Asagena is a genus of comb-footed spiders (family Theridiidae) that was first described by Carl Jakob Sundevall in 1833.

==Species==
As of May 2020 it contains nine species, found in North America, Europe, Asia, and Algeria:
- Asagena americana Emerton, 1882 – Canada, USA, Mexico, China
- Asagena brignolii (Knoflach, 1996) – Greece
- Asagena fulva (Keyserling, 1884) – USA, Mexico
- Asagena italica (Knoflach, 1996) – France (incl.

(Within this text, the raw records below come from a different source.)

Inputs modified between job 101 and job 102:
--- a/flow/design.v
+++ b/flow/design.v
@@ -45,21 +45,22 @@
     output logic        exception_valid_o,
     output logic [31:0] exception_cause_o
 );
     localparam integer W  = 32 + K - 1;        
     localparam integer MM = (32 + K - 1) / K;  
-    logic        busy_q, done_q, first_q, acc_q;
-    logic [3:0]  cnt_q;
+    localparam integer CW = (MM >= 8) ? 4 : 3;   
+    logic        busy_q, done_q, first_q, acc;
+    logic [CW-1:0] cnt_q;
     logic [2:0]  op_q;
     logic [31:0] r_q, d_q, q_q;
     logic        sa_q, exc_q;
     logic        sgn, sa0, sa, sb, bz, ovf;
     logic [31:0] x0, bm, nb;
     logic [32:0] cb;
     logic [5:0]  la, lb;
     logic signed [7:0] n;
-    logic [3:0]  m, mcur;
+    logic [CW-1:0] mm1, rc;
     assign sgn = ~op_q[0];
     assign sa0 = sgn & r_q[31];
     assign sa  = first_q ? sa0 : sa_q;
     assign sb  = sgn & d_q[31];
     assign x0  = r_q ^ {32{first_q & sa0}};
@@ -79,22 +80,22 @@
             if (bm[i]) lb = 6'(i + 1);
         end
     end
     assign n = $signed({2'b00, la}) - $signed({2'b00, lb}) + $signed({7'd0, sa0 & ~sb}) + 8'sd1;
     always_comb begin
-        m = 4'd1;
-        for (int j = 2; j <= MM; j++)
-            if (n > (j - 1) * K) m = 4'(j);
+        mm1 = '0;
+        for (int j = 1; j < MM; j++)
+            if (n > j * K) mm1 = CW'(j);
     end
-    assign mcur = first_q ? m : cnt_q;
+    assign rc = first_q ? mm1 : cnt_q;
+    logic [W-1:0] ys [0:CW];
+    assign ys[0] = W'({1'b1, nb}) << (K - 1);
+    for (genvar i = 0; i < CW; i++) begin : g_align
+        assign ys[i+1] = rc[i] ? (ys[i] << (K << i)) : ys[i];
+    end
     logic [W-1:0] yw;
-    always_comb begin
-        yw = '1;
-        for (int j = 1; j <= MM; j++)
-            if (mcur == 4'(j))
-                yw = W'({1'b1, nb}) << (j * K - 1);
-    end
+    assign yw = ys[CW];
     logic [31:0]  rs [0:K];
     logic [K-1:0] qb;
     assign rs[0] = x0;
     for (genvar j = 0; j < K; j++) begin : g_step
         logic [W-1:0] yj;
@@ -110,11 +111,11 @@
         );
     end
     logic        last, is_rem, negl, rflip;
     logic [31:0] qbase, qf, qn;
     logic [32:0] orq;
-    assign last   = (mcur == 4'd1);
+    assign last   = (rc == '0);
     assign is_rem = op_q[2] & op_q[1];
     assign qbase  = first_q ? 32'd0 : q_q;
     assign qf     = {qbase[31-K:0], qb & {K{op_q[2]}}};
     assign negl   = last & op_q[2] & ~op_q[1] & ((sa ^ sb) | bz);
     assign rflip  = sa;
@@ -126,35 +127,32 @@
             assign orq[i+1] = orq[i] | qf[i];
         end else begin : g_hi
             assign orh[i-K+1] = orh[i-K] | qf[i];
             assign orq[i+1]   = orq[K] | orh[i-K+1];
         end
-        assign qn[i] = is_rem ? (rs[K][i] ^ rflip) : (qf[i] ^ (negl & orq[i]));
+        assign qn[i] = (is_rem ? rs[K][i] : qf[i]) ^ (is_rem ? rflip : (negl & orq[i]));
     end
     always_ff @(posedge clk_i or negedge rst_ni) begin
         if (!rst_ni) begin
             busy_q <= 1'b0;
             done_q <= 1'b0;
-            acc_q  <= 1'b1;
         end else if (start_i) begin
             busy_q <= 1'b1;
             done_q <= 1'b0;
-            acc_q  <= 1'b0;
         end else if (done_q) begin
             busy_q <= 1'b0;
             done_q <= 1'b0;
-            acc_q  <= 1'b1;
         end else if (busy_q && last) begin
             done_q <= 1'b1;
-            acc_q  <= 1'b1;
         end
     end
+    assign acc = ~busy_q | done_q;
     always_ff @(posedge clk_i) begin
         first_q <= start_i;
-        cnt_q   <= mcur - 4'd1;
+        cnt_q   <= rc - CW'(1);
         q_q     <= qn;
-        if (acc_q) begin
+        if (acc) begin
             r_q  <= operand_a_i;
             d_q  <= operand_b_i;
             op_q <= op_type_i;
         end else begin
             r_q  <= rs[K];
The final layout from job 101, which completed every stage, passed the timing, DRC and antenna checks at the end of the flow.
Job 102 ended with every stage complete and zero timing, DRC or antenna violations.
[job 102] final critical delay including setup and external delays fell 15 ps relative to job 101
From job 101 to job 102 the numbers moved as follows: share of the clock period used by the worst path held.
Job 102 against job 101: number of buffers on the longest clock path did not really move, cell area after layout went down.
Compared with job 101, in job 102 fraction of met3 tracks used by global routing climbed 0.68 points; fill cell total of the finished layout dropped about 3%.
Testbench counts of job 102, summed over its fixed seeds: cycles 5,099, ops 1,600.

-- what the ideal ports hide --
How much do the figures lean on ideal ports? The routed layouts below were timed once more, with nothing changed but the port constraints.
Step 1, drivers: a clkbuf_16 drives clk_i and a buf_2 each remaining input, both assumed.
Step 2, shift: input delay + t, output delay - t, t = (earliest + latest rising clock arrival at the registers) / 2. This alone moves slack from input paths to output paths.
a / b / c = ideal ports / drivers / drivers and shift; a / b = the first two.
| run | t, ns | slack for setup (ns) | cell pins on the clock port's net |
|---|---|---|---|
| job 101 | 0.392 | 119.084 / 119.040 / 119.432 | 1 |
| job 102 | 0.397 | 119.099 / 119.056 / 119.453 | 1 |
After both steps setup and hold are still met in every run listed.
Context: an optimization exercise on an open-source flow, tuned for small area and a short achievable clock period. The choices shown serve that exercise and are no tape-out recipe.
At most, simulation tests tie the RTL to the original design; equivalence was not proved.
The flow treats the clock pin as an ideal source, which a real chip does not have.
Power is estimated from default activity; no workload was simulated.

## alpha
==> flow/design.v (excerpt) <==
module fifo
#
(
	parameter		depth = 60,
	parameter		width = 8
)
(
	input				clk,
	input				rst_n,
	input				wr_en,
	input	[width-1:0]	data_in,
	input				rd_en,
	output	[width-1:0]	data_out,
	output				full,
	output				empty
);
localparam		rows = depth / 4;		 
reg	[width-1:0]	bank0	[rows-1:0];
reg	[width-1:0]	bank1	[rows-1:0];
reg	[width-1:0]	bank2	[rows-1:0];
reg	[width-1:0]	bank3	[rows-1:0];
reg	[1:0]		wbank;			 
reg	[1:0]		rbank;			 
reg	[3:0]		n0, n1, n2, n3;	 
reg				full_o;			 
reg				nempty_o;		 
reg				full_i;			 
reg				nempty;			 
reg	[3:0]		s0, s1, s2, s3;	 
reg	[1:0]		sn0, sn1, sn2, sn3;	 
reg	[width-1:0]	bq0, bq1, bq2, bq3;	 
reg	[width-1:0]	last_in;		 
reg				fresh;			 
reg	[3:0]		osel;			 
reg	[width-1:0]	rdata;
wire			push = wr_en & ~full_i;
wire			pop  = rd_en & nempty;
wire	[3:0]	wr_k = { 4{ push}} & (4'b0001 << wbank);	 
wire	[3:0]	rd_k = { 4{ pop}}  & (4'b0001 << rbank);	 
wire	[1:0]	wbank_n = push ? wbank + 2'd1 : wbank;
wire	[1:0]	rbank_n = pop  ? rbank + 2'd1 : rbank;
wire	[3:0]	one_k  = { (n3 == 4'd1) && (n0 == 4'd0), (n2 == 4'd1) && (n3 == 4'd0),
			   (n1 == 4'd1) && (n2 == 4'd0), (n0 == 4'd1) && (n1 == 4'd0)};
wire	[3:0]	most_k = { (n3 == rows-1) && (n0 == rows), (n2 == rows-1) && (n3 == rows),
			   (n1 == rows-1) && (n2 == rows), (n0 == rows-1) && (n1 == rows)};
wire			one  = one_k[rbank];
wire			most = most_k[wbank];
wire			empty_n = push ? 1'b0 : (pop ? one : ~nempty);
wire			full_n  = pop  ? 1'b0 : (push ? most : full_i);
wire			fresh_n = push & (~nempty | (pop & one));
function [3:0] inc4;
	input [3:0] n;
	begin
		case(n)
		4'd0: inc4 = 4'd1;
		4'd1: inc4 = 4'd2;
		4'd2: inc4 = 4'd3;
		4'd3: inc4 = 4'd4;
		4'd4: inc4 = 4'd5;
		4'd5: inc4 = 4'd6;
		4'd6: inc4 = 4'd7;
		4'd7: inc4 = 4'd8;
		4'd8: inc4 = 4'd9;
		4'd9: inc4 = 4'd10;
		4'd10: inc4 = 4'd11;
		4'd11: inc4 = 4'd12;
		4'd12: inc4 = 4'd13;
		4'd13: inc4 = 4'd14;
		4'd14: inc4 = 4'd15;
		4'd15: inc4 = 4'd0;
		endcase
	end
endfunction
function [3:0] dec4;
	input [3:0] n;
	begin
		case(n)
		4'd0: dec4 = 4'd15;
		4'd1: dec4 = 4'd0;
		4'd2: dec4 = 4'd1;
		4'd3: dec4 = 4'd2;
		4'd4: dec4 = 4'd3;
		4'd5: dec4 = 4'd4;
		4'd6: dec4 = 4'd5;
		4'd7: dec4 = 4'd6;
		4'd8: dec4 = 4'd7;
		4'd9: dec4 = 4'd8;
		4'd10: dec4 = 4'd9;
		4'd11: dec4 = 4'd10;
		4'd12: dec4 = 4'd11;
		4'd13: dec4 = 4'd12;
  ...
Size: ~22 I/O pins.
Settings: LEC_CHECK=0, CAP_MARGIN=20, CORE_MARGIN=2, CORE_UTILIZATION=65, CTS_CLUSTER_DIAMETER=60, CTS_CLUSTER_SIZE=30, SETUP_SLACK_MARGIN=1.6, SLEW_MARGIN=20; clock period 3.2 ns.
standard.sh (not shown) runs the stock make flow with config.mk's settings and CLKGATE_MAP_FILE= SYNTH_SCRIPT=/design/flow/synth_recipe.tcl, a recipe that flattens the netlist after the stock synthesis.
==> flow/flow/run.sh <==
#!/bin/bash
set -euo pipefail
export POST_CTS_TCL="$PWD/flow/post_cts.tcl"
bash standard.sh > standard.log 2>&1
==> flow/flow/post_cts.tcl <==
set block [ord::get_db_block]
set removed 0
foreach inst [$block getInsts] {
  if {![string match "clkbuf_0_*" [$inst getName]]} { continue }
  set in_net ""
  set out_net ""
  foreach it [$inst getITerms] {
    if {[$it isInputSignal]} { set in_net [$it getNet] }
    if {[$it isOutputSignal]} { set out_net [$it getNet] }
  }
  if {$in_net eq "" || $out_net eq "" || [$in_net getName] ne "clk"} { continue }
  set loads {}
  foreach it [$out_net getITerms] {
    if {[$it getInst] ne $inst} { lappend loads $it }
  }
  set port_loads 0
  foreach it [$in_net getITerms] { incr port_loads }
  set after [expr {$port_loads - 1 + [llength $loads]}]
  if {$after > 4} {
    puts "post_cts: keeping [$inst getName]: the clock port would drive $after pins"
    continue
  }
  puts "post_cts: removing [$inst getName] ([[$inst getMaster] getName]); the clock port now drives $after pins"
  foreach it $loads {
    $it disconnect
    $it connect $in_net
  }
  foreach it [$inst getITerms] { $it disconnect }
  odb::dbInst_destroy $inst
  odb::dbNet_destroy $out_net
  incr removed
}
if {$removed} {
  estimate_parasitics -placement
  repair_timing_helper
  detailed_placement
  check_placement -verbose
  report_clock_latency
}
The inputs of beta differ from those of alpha as listed below.
- a change of CTS_CLUSTER_SIZE from 30 to 28
- a change of SETUP_SLACK_MARGIN from 1.6 to 1.47
- a change of CTS_CLUSTER_DIAMETER from 60 to 55
==> flow/run.sh (new file) <==
#!/bin/bash
# synth_recipe.tcl (not shown) runs the flow's synth.tcl, then flattens the netlist and writes it again
# the make line also repeats each setting of config.mk as NAME=value (left out here)
make -C /OpenROAD-flow-scripts/flow DESIGN_CONFIG=/design/flow/config.mk WORK_HOME=/design/flow/orfs CLKGATE_MAP_FILE= SYNTH_SCRIPT=/design/flow/synth_recipe.tcl finish
removed: flow/flow/run.sh
removed: flow/flow/post_cts.tcl
removed: flow/standard.sh
==> comparison <==
Of beta and alpha, it is beta that has the lower routing usage on met2. Worst setup slack after placement deteriorates in beta relative to alpha. Worst reg2reg path depth delta for beta relative to alpha: 4 lower. beta vs alpha, via count went down by about 9%. Compared to alpha, beta leaves more free space in the core.
Source: an optimization exercise on an open RTL-to-GDS flow (aim: small area, a short achievable clock period and few clock cycles per item). Production flows keep margins and buffers that such runs may drop. RTL that was checked went through simulation tests only; none was proved equivalent to the original.

Design gcd, start of the top module:
module gcd (
    input  logic        clk_i,
    input  logic        rst_i,
    input  logic        start_i,
    input  logic [31:0] a_i,
    input  logic [31:0] b_i,
    output logic        busy_o,
    output logic        valid_o,
    output logic [31:0] result_o
);
Size in the first run: about 100 I/O pins, ~7000 sq um of cells after synthesis.
==> flow/config.mk <==
export PLATFORM = sky130hd
export DESIGN_NAME = gcd
export DESIGN_NICKNAME = gcd
export VERILOG_FILES = /design/flow/design.v
export SDC_FILE = /design/flow/constraint.sdc
export NUM_CORES = 4
export LEC_CHECK = 0
export CAP_MARGIN = 20
export CORE_MARGIN = 2
export CORE_UTILIZATION = 40
export CTS_BUF_LIST = sky130_fd_sc_hd__clkbuf_4 sky130_fd_sc_hd__clkbuf_8
export PLACE_DENSITY = 0.6
export SETUP_SLACK_MARGIN = 2.0
export SLEW_MARGIN = 20
==> flow/constraint.sdc <==
create_clock -name core_clock -period 6.0 [get_ports {clk_i}]
set_input_delay 1.2000 -clock core_clock [delete_from_list [all_inputs] [get_ports {clk_i}]]
set_output_delay 1.2000 -clock core_clock [all_outputs]
set_load 0.01 [all_outputs]
standard.sh (not shown) runs the stock make flow with config.mk's settings and CLKGATE_MAP_FILE= SYNTH_SCRIPT=/design/flow/synth_recipe.tcl, a recipe that flattens the netlist after the stock synthesis.
==> flow/flow/run.sh <==
#!/bin/bash
# The standard layout (the standard.sh, unchanged synthesis), except that
# the buffer put on each input and output port is the smallest buffer cell.
set -euo pipefail
export BUFFER_PORTS_ARGS="-buffer_cell sky130_fd_sc_hd__buf_1"
bash standard.sh > standard.log 2>&1
The first run passed the timing, DRC and antenna checks.
Testbench counts at the start, summed over its fixed seeds: cycles 57,461, items 2,400.
Then changed:
--- a/flow/config.mk
+++ b/flow/config.mk
@@ -9,6 +9,5 @@
 export CORE_MARGIN = 2
 export CORE_UTILIZATION = 40
-export CTS_BUF_LIST = sky130_fd_sc_hd__clkbuf_4 sky130_fd_sc_hd__clkbuf_8
 export PLACE_DENSITY = 0.6
-export SETUP_SLACK_MARGIN = 2.0
+export SETUP_SLACK_MARGIN = 3.0
 export SLEW_MARGIN = 20
Result: The new run finished with timing, DRC and antenna clean; sequential share of layout area shrinks by 4.1 points; wire length grows by 14%; die area stays the same; clock skew shrinks by 4.4 ps; hold slack is worse by 11 ps; utilization grows by 11 points; global-route usage grows by 4.0 points; cell count grows by 7.5%; cell area grows by 23%; non-clock buffer count grows by 89; worst setup slack is better by 220 ps.
Then changed:
--- a/flow/config.mk
+++ b/flow/config.mk
@@ -10,4 +10,4 @@
 export CORE_UTILIZATION = 40
 export PLACE_DENSITY = 0.6
-export SETUP_SLACK_MARGIN = 3.0
+export SETUP_SLACK_MARGIN = 2.0
 export SLEW_MARGIN = 20
Non-clock buffer count drops by 91.
Cell area falls by 18%.
Then changed:
--- a/flow/config.mk
+++ b/flow/config.mk
@@ -8,6 +8,6 @@
 export CAP_MARGIN = 20
 export CORE_MARGIN = 2
-export CORE_UTILIZATION = 40
-export PLACE_DENSITY = 0.6
+export CORE_UTILIZATION = 60
+export PLACE_DENSITY = 0.75
 export SETUP_SLACK_MARGIN = 2.0
 export SLEW_MARGIN = 20
- The changed run finished with timing, DRC and antenna clean
- fmax came out lower by about 2%
- global-route usage goes up by 13 points
- first-iteration DRC count increases by 23%
- clock skew stays flat

* * *

gcd again, from the RTL that the note above started with.
Design gcd, start of the top module:
module gcd (
    input  logic        clk_i,
    input  logic        rst_i,
    input  logic        start_i,
    input  logic [31:0] a_i,
    input  logic [31:0] b_i,
    output logic        busy_o,
    output logic        valid_o,
    output logic [31:0] result_o
);
    logic [31:0] a, b;
    logic [4:0]  k;
    logic        run;
    logic both_odd, both_even, swap;
    assign both_odd  = a[0] & b[0];
    assign both_even = ~a[0] & ~b[0];
    assign swap      = a[0] & ~b[0];
    localparam int W = 31;
    logic [W-1:0] x1, x2, hp, hg, gg, pp, d;
    logic         cout;
    assign x1 = a[31:1];
    assign x2 = b[31:1];
    assign hg = x1 & ~x2;
    assign hp = ~(x1 ^ x2);             
    always_comb begin
        gg = hg;
        pp = hp;
        for (int l = 0; l < 5; l++)
            for (int i = 0; i < W; i++)
                if ((i >> l) & 1) begin
                    gg[i] = gg[i] | (pp[i] & gg[((i >> l) << l) - 1]);
                    pp[i] = pp[i] & pp[((i >> l) << l) - 1];
                end
    end
    assign cout = gg[W-1];              
    always_comb begin
        d[0] = ~hp[0];
        for (int i = 1; i < W; i++)
            d[i] = hp[i] ^ ~cout ^ (gg[i-1] | (cout & pp[i-1]));
    end
    logic eq, a_zero, k_zero, fin;
    assign eq     = both_odd & (&hp);
    assign a_zero = ~|a;
  ...
clock: 6.0 ns
lec_check: 0
cap_margin: 20
core_margin: 2
core_utilization: 40
place_density: 0.6
setup_slack_margin: 1.0
slew_margin: 20
Scripts as last shown in full above: flow/flow/run.sh
Testbench counts at the start, summed over its fixed seeds: cycles 57,461, items 2,400.
==> next run, changes <==
- SETUP_SLACK_MARGIN: 1.0 -> 2.5
Cell area is higher by 14%; hold slack is better by 19 ps; global-route usage is about the same; utilization is higher by 6.6 points; count of clock-buffer cells in the layout goes down by 1; fmax climbs by 21%; wire length is higher by 3.9%.

* * *

Another version of the RTL of gcd (not shown whole).
Size: about 930 cells after synthesis, roughly 70 flip-flops, about 7400 sq um of cells after synthesis.
clock: 6.0 ns
lec_check: 0
cap_margin: 20
core_margin: 2
core_utilization: 40
place_density: 0.6
setup_slack_margin: 3.0
slew_margin: 20
Scripts as last shown in full above: flow/flow/run.sh
The first run ran to the end with no violations.
Change:
--- a/flow/config.mk
+++ b/flow/config.mk
@@ -10,4 +10,4 @@
 export CORE_UTILIZATION = 40
 export PLACE_DENSITY = 0.6
-export SETUP_SLACK_MARGIN = 3.0
+export SETUP_SLACK_MARGIN = 2.0
 export SLEW_MARGIN = 20
- final area decreases by about 18%
- worst setup slack got worse by 0.20 ns
- final cell count decreases by 6.2%
- area after synthesis stays the same
- global-route usage decreases by 2.6 points
- routed wire length decreases by 16%
- worst hold slack got worse by 0.024 ns
Function was not checked in any run of this note: the RTL went through the layout flow alone.

[separate check: timing with driven ports]
How much do the figures lean on ideal ports? The routed layouts below were timed once more, with nothing changed but the port constraints.
Step 1: set_driving_cell puts a clkbuf_16 on clk_i and a buf_2 on each other input, an assumption about the parent block.
Step 2 moves the port delays by t, midway between the first and last clock arrival at a register: inputs arrive t later, outputs are due t later. That takes back most of the time a late clock gives input paths.
Three values: ideal ports, drivers, drivers and shift; two values: the first two.
run	t, ns	setup WS [ns]	hold slack, ns	worst setup path at the end	slew at the worst register clock pin (ns)
the first run of note 1	0.420	2.111 / 2.073 / 2.176	0.540 / 0.540 / 0.540	register to register	0.09 / 0.09
the second run of note 1	0.399	2.327 / 2.283 / 2.456	0.529 / 0.529 / 0.529	register to register	0.06 / 0.06
the third run of note 1	0.388	2.149 / 2.107 / 2.163	0.538 / 0.538 / 0.538	register to register	0.06 / 0.06
the fourth run of note 1	0.390	2.074 / 2.072 / 2.074	0.548 / 0.548 / 0.548	register to register	0.06 / 0.06
the first run of note 2	0.403	1.557 / 1.557 / 1.557	0.521 / 0.521 / 0.521	register to register	0.07 / 0.07
the second run of note 2	0.404	2.321 / 2.276 / 2.428	0.541 / 0.541 / 0.541	register to register	0.07 / 0.07
the first run of note 3	0.398	2.329 / 2.287 / 2.659	0.534 / 0.534 / 0.534	register to register	0.06 / 0.06
the second run of note 3	0.395	2.126 / 2.082 / 2.209	0.510 / 0.510 / 0.510	register to register	0.06 / 0.06
After both steps every run listed still meets setup and hold.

Corsica), Switzerland, Italy, Algeria
- Asagena medialis (Banks, 1898) – USA, Mexico
- Asagena meridionalis Kulczyński, 1894 – Central to south-eastern and eastern Europe, Georgia
- Asagena phalerata (Panzer, 1801) (type) – Europe, Turkey, Caucasus, Russia (Europe to Far East), Kazakhstan, Iran, Central Asia, China, Korea
- Asagena pulcher (Keyserling, 1884) – USA
- Asagena semideserta (Ponomarev, 2005) – Kazakhstan, Mongolia

In synonymy:
- A. amurica Strand, 1907 = Asagena phalerata (Panzer, 1801)
- A. nesiotes = Asagena fulva (Keyserling, 1884)
- A. parvula = Asagena fulva (Keyserling, 1884)
- A. phalerata = Asagena phalerata (Panzer, 1801)
- A. phalerata = Asagena phalerata (Panzer, 1801)
- A. venusta = Asagena fulva (Keyserling, 1884)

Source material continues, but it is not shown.